Bastard A coming of age novel set in southeastern Virginia in a long shadow of uncertainty during the late 1970s early 1980s.
Holland E. Patterson, called Hep, is growing up where fathers disappear, childhood ends early, and boys learn how to survive long before they learn why. Raised by a single mother stretched thin by work and circumstance, and a sister facing her own set of obstacles, Hep comes of age in a neighborhood governed by unwritten social rules, quiet violence, and the weight of what goes unsaid.
Hep and his friends steal, laugh, fight, and survive their way through a landscape shaped by housing projects, schools that expect little, and churches that offer both refuge and contradiction. Authority arrives late. Consequences arrive early. And every lesson, whether learned through violence, love, or loss, leaves a mark. Hep pushes back against the expectation the world sets for him while navigating and building his on expectations for himself. Friendship becomes protection. Music becomes refuge. Memory and cultural trauma becomes inheritance.
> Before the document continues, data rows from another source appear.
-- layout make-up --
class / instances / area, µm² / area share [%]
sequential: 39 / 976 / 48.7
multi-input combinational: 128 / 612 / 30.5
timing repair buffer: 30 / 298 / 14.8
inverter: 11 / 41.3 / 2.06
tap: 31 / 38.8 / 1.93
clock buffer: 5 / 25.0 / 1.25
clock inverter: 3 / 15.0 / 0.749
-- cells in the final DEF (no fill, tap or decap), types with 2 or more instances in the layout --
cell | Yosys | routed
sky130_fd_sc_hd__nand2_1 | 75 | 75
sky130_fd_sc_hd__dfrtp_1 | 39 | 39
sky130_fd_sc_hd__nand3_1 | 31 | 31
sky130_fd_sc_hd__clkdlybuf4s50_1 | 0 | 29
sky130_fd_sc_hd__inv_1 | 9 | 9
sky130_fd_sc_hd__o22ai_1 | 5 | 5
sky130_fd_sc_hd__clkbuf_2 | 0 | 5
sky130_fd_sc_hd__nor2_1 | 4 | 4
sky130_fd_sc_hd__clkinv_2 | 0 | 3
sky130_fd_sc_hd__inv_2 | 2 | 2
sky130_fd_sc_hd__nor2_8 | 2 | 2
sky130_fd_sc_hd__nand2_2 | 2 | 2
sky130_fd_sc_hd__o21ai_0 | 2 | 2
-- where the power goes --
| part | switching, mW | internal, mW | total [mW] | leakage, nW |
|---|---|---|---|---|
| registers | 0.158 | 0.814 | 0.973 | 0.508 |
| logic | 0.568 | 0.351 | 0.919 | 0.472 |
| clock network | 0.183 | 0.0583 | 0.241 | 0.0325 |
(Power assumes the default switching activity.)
File: src/rtl/ictrl_pkg.sv
// ictrl_pkg
//   Shared types and constants for the intersection controller.
//   - LT_* : 2-bit lamp encodings used on main_light / side_light.
//   - state_t : sequencer states; the enum values are the codes on the phase port.
package ictrl_pkg;

    localparam logic [1:0] LT_RED  = 2'b00;
    localparam logic [1:0] LT_GRN  = 2'b01;
    localparam logic [1:0] LT_YEL  = 2'b10;
    localparam logic [1:0] LT_DARK = 2'b11;

    typedef enum logic [2:0] {
        ALLRED_M = 3'd0,   // all-red clearance before main green
        MAIN_G   = 3'd1,
        MAIN_Y   = 3'd2,
        ALLRED_S = 3'd3,   // all-red clearance before side green
        SIDE_G   = 3'd4,
        SIDE_Y   = 3'd5,
        FLASH    = 3'd6    // night flash, only reachable with ICTRL_NIGHT_FLASH_EN
    } state_t;

endpackage

File: src/rtl/intersection_ctrl_phase_timer.sv
// phase_timer
//   Per-phase cycle counter. Clears to 0, otherwise counts up by one per
//   cycle and sticks at all-ones instead of wrapping, so an indefinitely
//   long phase never looks like a fresh one.
// Ports
//   clk    in   clock
//   reset  in   asynchronous, active-high; count -> 0
//   clear  in   synchronous clear (takes effect on the next edge)
//   count  out  CW-bit cycle count
module phase_timer #(
    parameter int CW = 8
) (
    input  logic          clk,
    input  logic          reset,
    input  logic          clear,
    output logic [CW-1:0] count
);

    always_ff @(posedge clk or posedge reset) begin
        if (reset)
            count <= '0;
        else if (clear)
            count <= '0;
        else if (count != '1)
            count <= count + 1'b1;
    end

endmodule

File: src/rtl/intersection_ctrl.sv
// intersection_ctrl
//   Main/side road light sequencer. Main rests on green; a latched side-road
//   request pre-empts it after the minimum main green. Yellow and all-red
//   clearance separate every conflicting phase. All times are in clk cycles.
//   Optional night flash is compiled in with `define ICTRL_NIGHT_FLASH_EN.
// Ports
//   clk         in   clock
//   reset       in   asynchronous, active-high (forces red/red at once)
//   side_req    in   side-road vehicle sensor, level, synchronous to clk
//   night       in   night-flash request (ICTRL_NIGHT_FLASH_EN builds only)
//   main_light  out  00 red, 01 green, 10 yellow, 11 dark (registered)
//   side_light  out  same encoding (registered)
//   phase       out  current state code (registered)
module intersection_ctrl
    import ictrl_pkg::*;
#(
    parameter int T_MAIN_MIN = 10,
    parameter int T_SIDE_MIN = 5,
    parameter int T_SIDE_MAX = 20,
    parameter int T_YEL      = 3,
    parameter int T_ALLRED   = 2,
    parameter int T_FLASH    = 4,
    parameter int CW         = 8
) (
    input  logic       clk,
    input  logic       reset,
    input  logic       side_req,
`ifdef ICTRL_NIGHT_FLASH_EN
    input  logic       night,
`endif
    output logic [1:0] main_light,
    output logic [1:0] side_light,
    output logic [2:0] phase
);

    // A state of length T exits on the cycle where timer == T-1.
    localparam logic [CW-1:0] L_MAIN  = CW'(T_MAIN_MIN - 1);
    localparam logic [CW-1:0] L_SMIN  = CW'(T_SIDE_MIN - 1);
    localparam logic [CW-1:0] L_SMAX  = CW'(T_SIDE_MAX - 1);
    localparam logic [CW-1:0] L_YEL   = CW'(T_YEL - 1);
    localparam logic [CW-1:0] L_ALLRD = CW'(T_ALLRED - 1);
    localparam logic [CW-1:0] L_FLASH = CW'(T_FLASH - 1);

    state_t        state, nxt;
    logic [CW-1:0] timer;
    logic          clr, flash_tog;
    logic          req_q, req_nxt;
    logic          dark, dark_nxt;
    logic [1:0]    ml_nxt, sl_nxt;
    logic          night_i;

`ifdef ICTRL_NIGHT_FLASH_EN
    assign night_i = night;
`else
    assign night_i = 1'b0;   // FLASH can never be entered
`endif

    phase_timer #(.CW(CW)) u_timer (
        .clk   (clk),
        .reset (reset),
        .clear (clr),
        .count (timer)
    );

    always_comb begin
        nxt       = state;
        flash_tog = 1'b0;
        case (state)
            ALLRED_M: if (timer == L_ALLRD) nxt = night_i ? FLASH : MAIN_G;
            MAIN_G:   if (timer >= L_MAIN && req_q) nxt = MAIN_Y;
            MAIN_Y:   if (timer == L_YEL) nxt = ALLRED_S;
            ALLRED_S: if (timer == L_ALLRD) nxt = night_i ? FLASH : SIDE_G;
            SIDE_G:   if ((timer >= L_SMIN && !side_req) || timer == L_SMAX) nxt = SIDE_Y;
            SIDE_Y:   if (timer == L_YEL) nxt = ALLRED_M;
            FLASH: begin
                if (!night_i)
                    nxt = ALLRED_M;
                else if (timer == L_FLASH)
                    flash_tog = 1'b1;
            end
            default:  nxt = ALLRED_M;
        endcase

        // Timer restarts on every state entry; in FLASH it also restarts on
        // each half-period so it doubles as the blink counter.
        clr = (nxt != state) || flash_tog;

        // Clear on entry to side green beats a same-edge set.
        req_nxt = req_q;
        if (state == ALLRED_S && nxt == SIDE_G)
            req_nxt = 1'b0;
        else if (side_req && state != SIDE_G)
            req_nxt = 1'b1;

        // Blink phase always starts lit (yellow/red) on entry to FLASH.
        dark_nxt = (state == FLASH && nxt == FLASH) ? (dark ^ flash_tog) : 1'b0;

        // Lights are decoded from the next state so they change on the same
        // edge as the state register.
        ml_nxt = LT_RED;
        sl_nxt = LT_RED;
        case (nxt)
            MAIN_G: ml_nxt = LT_GRN;
            MAIN_Y: ml_nxt = LT_YEL;
            SIDE_G: sl_nxt = LT_GRN;
            SIDE_Y: sl_nxt = LT_YEL;
            FLASH: begin
                ml_nxt = dark_nxt ? LT_DARK : LT_YEL;
                sl_nxt = dark_nxt ? LT_DARK : LT_RED;
            end
            default: ;
        endcase
    end

    always_ff @(posedge clk or posedge reset) begin
        if (reset) begin
            state      <= ALLRED_M;
            req_q      <= 1'b0;
            dark       <= 1'b0;
            main_light <= LT_RED;
            side_light <= LT_RED;
            phase      <= 3'd0;
        end else begin
            state      <= nxt;
            req_q      <= req_nxt;
            dark       <= dark_nxt;
            main_light <= ml_nxt;
            side_light <= sl_nxt;
            phase      <= nxt;
        end
    end

endmodule
===== src/rtl/sram_word_bridge_pkg.sv =====
// sram_word_bridge_pkg
//   Memory-map constants shared between the word bridge and the byte-wide
//   SRAM controller, plus a byte-lane extraction helper.
package sram_word_bridge_pkg;

  // Byte-address width of the SRAM controller port.
  localparam int SRAM_ADR_W = 17;

  // Byte lanes per CPU word and the width of a lane index.
  localparam int NUM_LANES  = 4;
  localparam int LANE_IDX_W = $clog2(NUM_LANES);

  // Little-endian lane select: lane i is bits 8i+7:8i.
  function automatic logic [7:0] lane_byte(input logic [31:0] word,
                                           input logic [LANE_IDX_W-1:0] lane);
    return word[{lane, 3'b000} +: 8];
  endfunction

endpackage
Bastard offers no soft landing, its emotional honesty is merciless. It does not seek to explain poverty and fatherlessness but show how young boys develop under these conditions. It does not seek to explain itself, just give an episodic view of the structural conformity built into the social, institutional, cultural and physical spaces its characters occupy.
Unflinching, intimate, and deeply humane, Bastard is a patient portrait of Black boyhood rarely rendered with such transparency and honesty. Written with clarity, restraint, and fierce authenticity, Bastard refuses easy answers or sentimental resolutions. Instead, it offers something rare, a truthful account of how boys are shaped by the worlds that raise them-and trauma they inherit.